Concurrency
Java was defined from the start with considerations of concurrency. As often been mentioned shared mutables are problematic. One thing can change another behind the back of another thread without that thread being aware of it.
There are a host of multithreaded C++ bugs that have croped up because of a shared string - where one module thought it was safe to change when another module in the code had saved a pointer to it and expected it to stay the same.
The 'solution' to this is that every class makes a defensive copy of the mutable objects that are passed to it. For mutable strings, this is O(n) to make the copy. For immutable strings, making a copy is O(1) because it isn't a copy, its the same object that can't change.
In a multithreaded environment, immutable objects can always be safely shared between each other. This leads to an overall reduction in memory usage and improves memory caching.
Security
Many times strings are passed around as arguments to constructors - network connections and protocals are the two that most easily come to mind. Being able to change this at an undetermined time later in the execution can lead to security issues (the function thought it was connecting to one machine, but was diverted to another, but everything in the object looks like it connected to the first... its even the same string).
Java lets one use reflection - and the parameters for this are strings. The danger of one passing a string that can get modified through the way to another method that reflects. This is very bad.
Keys to the Hash
The hash table is one of the most used data structures. The keys to the data structure are very often strings. Having immutable strings means that (as above) the hash table does not need to make a copy of the hash key each time. If strings were mutable, and the hash table didn't make this, it would be possible for something to change the hash key at a distance.
The way the Object in java works, is that everything has a hash key (accessed via the hashCode() method). Having an immutable string means that the hashCode can be cached. Considering how often Strings are used as keys to a hash, this provides a significant performance boost (rather than having to recalculate the hash code each time).
Don't abuse the Stack
One could pass the value of the string around instead of the reference to the immutable string to avoid issues with mutability. However, with large strings, passing this on the stack would be... abusive to the system (putting entire xml documents as strings on the stack and then taking them off or continuing to pass them along...).
Other languages
Objective C (which predates Java) has NSString
and NSMutableString
.
C# and .NET made the same design choices of the default string being an immutable.

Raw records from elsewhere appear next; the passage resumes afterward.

[src/rtl/pipeline_ctrl.sv]
// Hazard, forwarding and memory-freeze controller for the 5-stage RV32I pipeline.
// Define PERF_CNT_EN to add the stall_cnt/flush_cnt performance counters.
module pipeline_ctrl #(
    parameter int unsigned REG_ADDR_WIDTH = 5,
    parameter int unsigned MEM_TIMEOUT    = 64
`ifdef PERF_CNT_EN
    ,
    parameter int unsigned CNT_WIDTH      = 32
`endif
) (
    input  logic                      clk,
    input  logic                      rst_n,
    input  logic [REG_ADDR_WIDTH-1:0] Rs1_D,
    input  logic [REG_ADDR_WIDTH-1:0] Rs2_D,
    input  logic [REG_ADDR_WIDTH-1:0] Rs1_E,
    input  logic [REG_ADDR_WIDTH-1:0] Rs2_E,
    input  logic [REG_ADDR_WIDTH-1:0] Rd_E,
    input  logic                      Load_E,
    input  logic                      PCSrc_E,
    input  logic [REG_ADDR_WIDTH-1:0] Rd_M,
    input  logic                      RegWrite_M,
    input  logic [REG_ADDR_WIDTH-1:0] Rd_W,
    input  logic                      RegWrite_W,
    input  logic                      dmem_req_M,
    input  logic                      dmem_ready,
    input  logic                      imem_ready,
    output logic                      Stall_F,
    output logic                      Stall_D,
    output logic                      Stall_E,
    output logic                      Stall_M,
    output logic                      Stall_W,
    output logic                      Flush_D,
    output logic                      Flush_E,
    output logic [1:0]                ForwardA_E,
    output logic [1:0]                ForwardB_E,
    output logic                      mem_err
`ifdef PERF_CNT_EN
    ,
    output logic [CNT_WIDTH-1:0]      stall_cnt,
    output logic [CNT_WIDTH-1:0]      flush_cnt
`endif
);

    localparam int unsigned WAIT_W = $clog2(MEM_TIMEOUT + 1);

    typedef enum logic [1:0] {
        BOOT     = 2'd0,
        RUN      = 2'd1,
        MEM_WAIT = 2'd2,
        HALT     = 2'd3
    } state_e;

    state_e              state_q, state_d;
    logic [WAIT_W-1:0]   wait_cnt_q, wait_cnt_d;
    logic                mem_err_q, mem_err_d;
    logic                load_use;
    logic                run_rules;

    always_comb begin
        load_use = Load_E && (Rd_E != '0) && ((Rd_E == Rs1_D) || (Rd_E == Rs2_D));
    end

    // Next state and same-cycle stall/flush control.
    always_comb begin
        state_d    = state_q;
        wait_cnt_d = wait_cnt_q;
        mem_err_d  = mem_err_q;
        run_rules  = 1'b0;
        Stall_F    = 1'b0;
        Stall_D    = 1'b0;
        Stall_E    = 1'b0;
        Stall_M    = 1'b0;
        Stall_W    = 1'b0;
        Flush_D    = 1'b0;
        Flush_E    = 1'b0;

        unique case (state_q)
            BOOT: begin
                Flush_D = 1'b1;
                Flush_E = 1'b1;
                state_d = RUN;
            end
            RUN: begin
                wait_cnt_d = '0;
                if (dmem_req_M && !dmem_ready) begin
                    {Stall_F, Stall_D, Stall_E, Stall_M, Stall_W} = 5'b11111;
                    wait_cnt_d = WAIT_W'(1);
                    state_d    = MEM_WAIT;
                end else begin
                    run_rules = 1'b1;
                end
            end
            MEM_WAIT: begin
                if (!dmem_ready) begin
                    {Stall_F, Stall_D, Stall_E, Stall_M, Stall_W} = 5'b11111;
                    // Counter holds the frozen-cycle count including this one; stops at the limit.
                    if ((32'(wait_cnt_q) + 32'd1) >= MEM_TIMEOUT) begin
                        wait_cnt_d = WAIT_W'(MEM_TIMEOUT);
                        mem_err_d  = 1'b1;
                        state_d    = HALT;
                    end else begin
                        wait_cnt_d = wait_cnt_q + WAIT_W'(1);
                    end
                end else begin
                    run_rules  = 1'b1;
                    wait_cnt_d = '0;
                    state_d    = RUN;
                end
            end
            HALT: begin
                {Stall_F, Stall_D, Stall_E, Stall_M, Stall_W} = 5'b11111;
            end
            default: begin
                state_d = BOOT;
            end
        endcase

        if (run_rules) begin
            if (PCSrc_E) begin
                Flush_D = 1'b1;
                Flush_E = 1'b1;
            end else if (load_use) begin
                Stall_F = 1'b1;
                Stall_D = 1'b1;
                Flush_E = 1'b1;
            end else if (!imem_ready) begin
                Stall_F = 1'b1;
                Flush_D = 1'b1;
            end
        end
    end

    // Operand forwarding; the younger result in M wins over W.
    always_comb begin
        ForwardA_E = 2'b00;
        ForwardB_E = 2'b00;
        if (RegWrite_M && (Rd_M != '0) && (Rd_M == Rs1_E)) begin
            ForwardA_E = 2'b10;
        end else if (RegWrite_W && (Rd_W != '0) && (Rd_W == Rs1_E)) begin
            ForwardA_E = 2'b01;
        end
        if (RegWrite_M && (Rd_M != '0) && (Rd_M == Rs2_E)) begin
            ForwardB_E = 2'b10;
        end else if (RegWrite_W && (Rd_W != '0) && (Rd_W == Rs2_E)) begin
            ForwardB_E = 2'b01;
        end
    end

    always_ff @(posedge clk or negedge rst_n) begin
        if (!rst_n) begin
            state_q    <= BOOT;
            wait_cnt_q <= '0;
            mem_err_q  <= 1'b0;
        end else begin
            state_q    <= state_d;
            wait_cnt_q <= wait_cnt_d;
            mem_err_q  <= mem_err_d;
        end
    end

    assign mem_err = mem_err_q;

`ifdef PERF_CNT_EN
    logic [CNT_WIDTH-1:0] stall_cnt_q, stall_cnt_d;
    logic [CNT_WIDTH-1:0] flush_cnt_q, flush_cnt_d;
    logic                 branch_fire;

    // Saturating counters; a branch counts only when it wins the RUN priority.
    always_comb begin
        stall_cnt_d = stall_cnt_q;
        flush_cnt_d = flush_cnt_q;
        branch_fire = run_rules && PCSrc_E;
        if (Stall_F && (stall_cnt_q != '1)) begin
            stall_cnt_d = stall_cnt_q + CNT_WIDTH'(1);
        end
        if (branch_fire && (flush_cnt_q != '1)) begin
            flush_cnt_d = flush_cnt_q + CNT_WIDTH'(1);
        end
    end

    always_ff @(posedge clk or negedge rst_n) begin
        if (!rst_n) begin
            stall_cnt_q <= '0;
            flush_cnt_q <= '0;
        end else begin
            stall_cnt_q <= stall_cnt_d;
            flush_cnt_q <= flush_cnt_d;
        end
    end

    assign stall_cnt = stall_cnt_q;
    assign flush_cnt = flush_cnt_q;
`endif

endmodule

[config.mk]
export PLATFORM = sky130hd
export DESIGN_NAME = pipeline_ctrl
export DESIGN_NICKNAME = d
export VERILOG_FILES = /design/src/rtl/pipeline_ctrl.sv
export SDC_FILE = /design/constraint.sdc
export NUM_CORES = 1
export LEC_CHECK = 0
export CAP_MARGIN = 40
export CORE_ASPECT_RATIO = 1.25
export CORE_MARGIN = 3
export CORE_UTILIZATION = 43
export CTS_CLUSTER_SIZE = 28
export DETAILED_ROUTE_END_ITERATION = 6
export GPL_ROUTABILITY_DRIVEN = 0
export PLACE_DENSITY_LB_ADDON = 0.25
export REMOVE_ABC_BUFFERS = 1
export SYNTH_ARGS = -nofsm -noshare
export SYNTH_HDL_FRONTEND = slang
export SYNTH_SLANG_ARGS = --single-unit
[constraint.sdc]
create_clock -name clk -period 4.7 [get_ports clk]
set_clock_uncertainty 0.2 [all_clocks]
set_input_delay 0.94 -clock clk [delete_from_list [all_inputs] [get_ports clk]]
set_output_delay 0.94 -clock clk [all_outputs]
set_load 0.01 [all_outputs]
==> results by group, run 1 <==
STA
  – Endpoints failing setup: 0
  – Setup total negative slack: 0 ns
  – Max-Slew Margin vs Limit: 0.689
  – Tmin final: 4.22 ns
  – Slew Viols, Final: 0
  – Slew @ Worst Pin: 0.463 ns
  – Crit share post-route: 0.898
  – Fmax: 237 MHz
  – Hold Fails Final Rpt: 0
  – RSZ-0062 raised after global routing: false

Setup path
  – Reg2reg start: state_q[0]
  – Startpoint Class: primary input
  – Req. time, crit path: 3.56 ns
  – CP endpoint kind: primary output
  – Crit path DAT: 3.08 ns
  – Critical path type: in -> out
  – Worst setup path startpoint: Rd_E[1]
  – Max FO, Critical Path: 4

Placed design
  – Placed insts: 220
  – Dpl hpwl: 2660 um
  – IO buf count: 55

Hold path
  – Hold WC Path Type: reg -> reg
  – Hold path start: mem_err

Layout
  – Commonest non-fill, non-tap cell in the layout: clkdlybuf4s50_1
  – Final Util: 0.702
  – Share of cells above drive strength 1: 0.0474
  – Post-layout net count: 243
  – Filler cells: 200
  – Storage cell area: 250 um^2
  – Post-Layout Cell Count: 223
  – Multi-input logic area: 826 um^2
  – Commonest cells after routing, fill and taps aside: clkdlybuf4s50_1 (55), xnor2_1 (16), xor2_1 (14)
  – Area growth from synthesis to layout: 52.9%
  – # diodes: 0

Detailed routing
  – Avg Vias per Cell: 5.14
  – DRC viols: 0
  – 1st-pass router iterations: 4
  – Overall routed net length: 3060 um
  – Vias: 1147
  – Initial drt markers: 31
  – WL/cell: 13.7 um
  – Remaining antenna violation count: 0

Clocking
  – Hold-fix buffer count after cts: 0
  – Post-CTS resize count: 0
  – Clock Tree Buf Depth: 2
  – CTS tree: built
  – Setup bufs post-CTS: 0
  – Total CTS buffers: 3
  – H-tree depth: 1
  – Worst-Skew Late Latency: 0.27 ns
  – CTS root buf: clkbuf_4
  – Clock net sink count: 10
  – Clk slew on worst S/H paths: 0.05 ns

Synthesis
  – Sequential share of the synthesized area: 0.222
  – #FFs+latches synth: 10
  – Ranking of synthesized cells by area: dfrtp_1 (22%), xnor2_1 (12%), xor2_1 (11%)
  – Area share of the largest cell type after synthesis: 0.222
  – EDFF count, synth: 0
  – Post-Syn Area: 1120 um^2
  – Avg Inst Size Synth: 8.33 um^2
  – Yosys Warn Count: 0
  – Post-synth top flop: dfrtp_1
  – Synth area leader: dfrtp_1
  – Async SR Flop Fraction: 1.00
  – Distinct cells, synth: 34
  – Synthesized instance count: 135

Die
  – Horiz. Die Dim: 51.7 um
  – Die height: 63.2 um
  – Starting density of the core: 0.459
  – Core box area: 2450 um^2
  – Row count: 20
  – DIE AREA: 3270 um^2
  – Top Ports: 56

Pwr
  – Pwr Total: 520 uW
  – Maximum VDD drop: 0.000462 V
  – P_leak: 0.000668 uW
  – PwrDens: 302 nW/um^2

Global route
  – Initial antenna violation count: 0
  – Largest net degree at the start of global routing: 14
  – GRT Util Overall: 0.196
  – Grt ovf: 0
  – Vias in the first global route: 1140
  – First-pass GRT wire length: 5090 um

Run
  – Max_cap viols: 0

Run status
  – Status: complete, no violations
## synthesized netlist by cell type, types with 2 or more instances
library cell / count
xnor2_1: 16
xor2_1: 14
dfrtp_1: 10
nand2_1: 10
o21ai_0: 9
inv_1: 8
ha_1: 7
nand3_1: 6
nand2b_1: 5
or4_1: 5
a21oi_1: 4
nor2_1: 4
o22ai_1: 4
and3_1: 3
nor4_1: 3
a31oi_1: 2
buf_4: 2
mux2i_1: 2
nor4_2: 2
o21ai_1: 2
o2bb2ai_1: 2
o31ai_1: 2
or2_2: 2
## cell families (layout without fill, tap and decap cells)
logic type,count (synthesis),count (layout),synth area share
simple gates,44,44,0.225
compound gates,30,30,0.170
xor+xnor,30,30,0.234
buf+inv,11,66,0.0434
flops,10,10,0.222
fa+ha+maj,7,7,0.0779
mux,3,3,0.0278
## flip-flops by register name, summed over array words and instances, names as in the netlist
name,flops
wait_cnt_q,7
mem_err,1
state_q,2
## path summary, 6_finish.rpt
kind                            depth (start not counted)       endpoint  slack, ns
worst max register to register                          7     state_q[1]       2.65
max in group asynchronous                               1     state_q[1]       3.19
worst min-delay path                                    1        mem_err       0.28
worst min register to register                          1        mem_err       0.28
min in group asynchronous                               1  wait_cnt_q[1]       0.78
worst max-delay path                                    6        Flush_D       0.48
## layout make-up
cell class / count / area share
clock buffers: 3 / 0.0131
inverters: 8 / 0.0175
multi-input cells: 114 / 0.480
flip-flops and latches: 10 / 0.145
well taps: 33 / 0.0240
repair buffers: 55 / 0.320
## through the flow
stage          setup slack, ns  hold slack [ns]  cell area (um^2)
2_1_floorplan             1.47            0.297              1110
3_3_place_gp             0.500            0.256              1700
3_5_place_dp             0.476            0.274              1700
4_1_cts                  0.473            0.290              1720
5_1_grt                  0.379            0.320              1720
6_report                 0.480            0.279              1720
## worst max-delay path: stages
cell	delay, ns
clkdlybuf4s50_1	0.46
or4_1	0.55
o21a_1	0.22
and3_1	0.18
a221oi_2	0.17
clkdlybuf4s50_1	0.57
## layer usage
metal | track usage | part of all wire | vias to the layer above
li1 | - | - | 593
met1 | 0.245 | 0.43 | 516
met2 | 0.334 | 0.49 | 36
met3 | 0.0378 | 0.070 | 2
met4 | 0.0557 | 0.0052 | 0
met5 | 0 | 0 | -
## report_power, final
part           total [uW]  leakage [uW]  internal [uW]  switching (uW)
clock                57.9     0.0000138           29.5            28.4
combinational         350      0.000519            181             169
sequential            112      0.000135           98.8            13.2
total                 520      0.000668            309             210
(Power assumes the default switching activity.)
==> run 2, diff against run 1 <==
CORE_MARGIN = unset   (was 3)
==> run 2 against run 1 <==
Routed wire length shrank 4.4%; fmax decreased by 0.50%; combinational power is essentially flat; die area is 14% lower; total power is 3.5% higher; global-route usage increased by 1.5 points; non-clock buffer count unchanged; sequential power is essentially flat; final area is 0.80% higher; utilization is 0.56 points higher; critical path type unchanged; register-to-register slack barely moved.
==> results by group, run 2 (same netlist as run 1, synthesis figures left out) <==
Layout
  – Commonest cells after routing, fill and taps aside: clkdlybuf4s50_1 (55), xnor2_1 (16), xor2_1 (14)
  – Share of cells above drive strength 1: 0.0524 (+0.00499)
  – Max reg flops: 7 (unchanged)
  – Storage cell area: 250 um^2 (unchanged)
  – Multi-input logic area: 826 um^2 (unchanged)
  – Area growth from synthesis to layout: 54.2%
  – Filler cells: 198 (-1.0%)
  – Commonest non-fill, non-tap cell in the layout: clkdlybuf4s50_1
  – Finished Cell Area: 1730 um^2 (+0.80%)
  – Largest Register: wait_cnt_q
  – # diodes: 0 (unchanged)
  – Post-layout net count: 243 (unchanged)

Global route
  – Largest net degree at the start of global routing: 14 (unchanged)
  – First-pass GRT wire length: 4400 um (-14%)
  – Met1 Usage GRT: 0.233 (-0.0119)
  – Busiest grt layer: met2
  – Grt ovf: 0 (unchanged)
  – M2 GR Usage: 0.373 (+0.0382)
  – Met3 usage: 0.0366 (-0.00124)
  – Vias in the first global route: 1087 (-4.6%)
  – Initial antenna violation count: 0 (unchanged)
  – GRT Util Overall: 0.211 (+0.0147)

Die
  – Top Ports: 56 (unchanged)
  – Core box area: 2450 um^2 (unchanged)
  – Starting density of the core: 0.459 (unchanged)
  – Horiz. Die Dim: 47.7 um (-7.7%)
  – Row count: 20 (unchanged)
  – DIE AREA: 2830 um^2 (-14%)
  – Die height: 59.2 um (-6.3%)

STA
  – Endpoints failing setup: 0 (unchanged)
  – Max-Slew Margin vs Limit: 0.694 (+0.00535)
  – Setup WS post-layout: 0.459 ns (-0.0212 ns)
  – Crit share post-route: 0.902 (+0.00451)
  – Setup total negative slack: 0 ns (unchanged)
  – Fmax: 236 MHz (-0.50%)
  – RSZ-0062 raised after global routing: false
  – Hold Fails Final Rpt: 0 (unchanged)
  – Hold slack: 0.284 ns (+0.00460 ns)
  – Tmin final: 4.24 ns (+0.0212 ns)
  – Slew Viols, Final: 0 (unchanged)
  – Slew @ Worst Pin: 0.458 ns (-0.00518 ns)

Detailed routing
  – Initial drt markers: 15 (-52%)
  – WL/cell: 13.1 um (-4.8%)
  – DRC viols: 0 (unchanged)
  – 1st-pass router iterations: 4 (unchanged)
  – Overall routed net length: 2930 um (-4.4%)
  – Vias: 1186 (+3.4%)
  – Remaining antenna violation count: 0 (unchanged)
  – Avg Vias per Cell: 5.29 (+2.9%)

Placed design
  – Dpl hpwl: 2500 um (-5.9%)
  – IO buf count: 55 (unchanged)
  – Dpl ws: 0.449 ns (-0.0278 ns)
  – Placed cell areas: 1700 um^2 (unchanged)

Clocking
  – Clock Tree Buf Depth: 2 (unchanged)
  – Clk slew on worst S/H paths: 0.07 ns (+0.02 ns)
  – Total CTS buffers: 3 (unchanged)
  – CTS root buf: clkbuf_4
  – Post-CTS resize count: 0 (unchanged)
  – CTS tree: built
  – Setup bufs post-CTS: 0 (unchanged)
  – H-tree depth: 1 (unchanged)
  – Clock net sink count: 10 (unchanged)
  – Hold-fix buffer count after cts: 0 (unchanged)
  – Worst-Skew Late Latency: 0.27 ns (about the same)

Setup path
  – Crit path DAT: 3.10 ns (+0.02 ns)
  – Delay-heaviest family, CP: buffers and inverters
  – Critical path type: in -> out
  – Max incr delay on CP: 0.58 ns (about the same)
  – Max FO, Critical Path: 4 (unchanged)
  – CP bufs+invs: 2 (unchanged)
  – Setup slack, reg-to-reg: 2.65 ns (about the same)
  – Slowest CP cell: clkdlybuf4s50_1
  – CP cell instances: clkdlybuf4s50_1 > or4_1 > o21a_1 > and3_1 > a221oi_2 > clkdlybuf4s50_1
  – Startpoint Class: primary input
  – CP endpoint kind: primary output
  – CP most frequent cell: clkdlybuf4s50_1
  – Req. time, crit path: 3.56 ns (about the same)

Hold path
  – Hold WC Path Type: reg -> reg

Pwr
  – P_leak: 0.000675 uW (+1.1%)
  – Maximum VDD drop: 0.000353 V (-24%)
  – PwrDens: 310 nW/um^2 (+2.6%)

Run
  – Max_cap viols: 0 (unchanged)

Run status
  – Status: complete, no violations
run 2: layout make-up:
cell class	instances	share of cell area
Clock buffer	4	0.0209
Multi-Input combinational cell	114	0.476
Inverter	8	0.0173
Sequential cell	10	0.144
Tap cell	33	0.0238
Timing Repair Buffer	55	0.317
run 2: per-stage QoR:
stage / utilization / instances / total power [uW]
after global routing: 0.707 / 224 / 585
final: 0.707 / 224 / 538
after floorplan: - / 132 / 307
after detailed placement: 0.692 / 220 / 464
after global placement: 0.692 / 220 / 453
after CTS: 0.707 / 224 / 544
run 2: worst register-to-register path, cell delays in order, from the launching register on:
cell      delay [ns]
dfrtp_1         0.43
inv_1           0.12
ha_1            0.26
nand2b_1        0.15
a311oi_1        0.31
nor2_1          0.17
nand2_1         0.14
mux2i_1         0.19
run 2: report_power, final:
group | switching [uW] | internal, uW
Clock | 30.3 | 47.0
Sequential | 12.8 | 98.7
Combinational | 168 | 180
run 2: worst paths after layout:
kind / end / start / depth (start not counted)
setup / recovery: Flush_D / Rd_E[1] / 6
hold / removal: mem_err / mem_err / 1
setup reg to reg: state_q[1] / state_q[0] / 7
hold reg to reg: mem_err / mem_err / 1
max in group asynchronous: wait_cnt_q[3] / rst_n / 1
min in group asynchronous: mem_err / rst_n / 1
run 2: layer usage:
metal / part of all wire / up-vias
met3: 0.073 / 6
met5: 0 / -
met1: 0.41 / 548
met4: 0.012 / 0
met2: 0.51 / 35
li1: - / 597
==> run 3, diff against run 2 <==
SLEW_MARGIN = 20   (was unset)
==> results of run 3 <==
No change in the layout: final DEF, timing and power equal those of run 2.
==> patch 1 (flow settings as in run 1) <==
Encoding of `state_e`: now one-hot (4 bits for 4 states).
--- a/src/rtl/pipeline_ctrl.sv
+++ b/src/rtl/pipeline_ctrl.sv
@@ -43,11 +43,11 @@
 
     localparam int unsigned WAIT_W = $clog2(MEM_TIMEOUT + 1);
 
-    typedef enum logic [1:0] {
-        BOOT     = 2'd0,
-        RUN      = 2'd1,
-        MEM_WAIT = 2'd2,
-        HALT     = 2'd3
+    typedef enum logic [3:0] {
+        BOOT     = 4'b0001,
+        RUN      = 4'b0010,
+        MEM_WAIT = 4'b0100,
+        HALT     = 4'b1000
     } state_e;
 
     state_e              state_q, state_d;
Behaviour: no difference found for any inputs over 10 cycles, from zero or initial values and one cycle with rst_n low; not proved beyond that.
==> patch 1 against run 1 <==
Largest cell class unchanged; synthesized cell count up 5.2%; sequential cell count up 2; die area is 5.4% higher; design area is 3.9% higher; setup slack better by 0.015 ns; routed wire length fell by 0.75%; synthesized area rose by 6.0%; sequential share of layout area increased by 2.3 points; count of clock-buffer cells in the layout grew 1.
Power is not compared: it rests on default switching activity, and its combinational part moved more than twofold at a synthesized area within 25%.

Lua strings are also immutable.
Historically, Lisp, Scheme, Smalltalk all intern the string and thus have it be immutable. More modern dynamic languages often use strings in some way that requires that they be immutable (it may not be a String, but it is immutable).
Conclusion
These design considerations have been made again and again in a multitude of languages. It is the general consensus that immutable strings, for all of their awkwardness, are better than the alternatives and lead to better code (fewer bugs) and faster executables overall.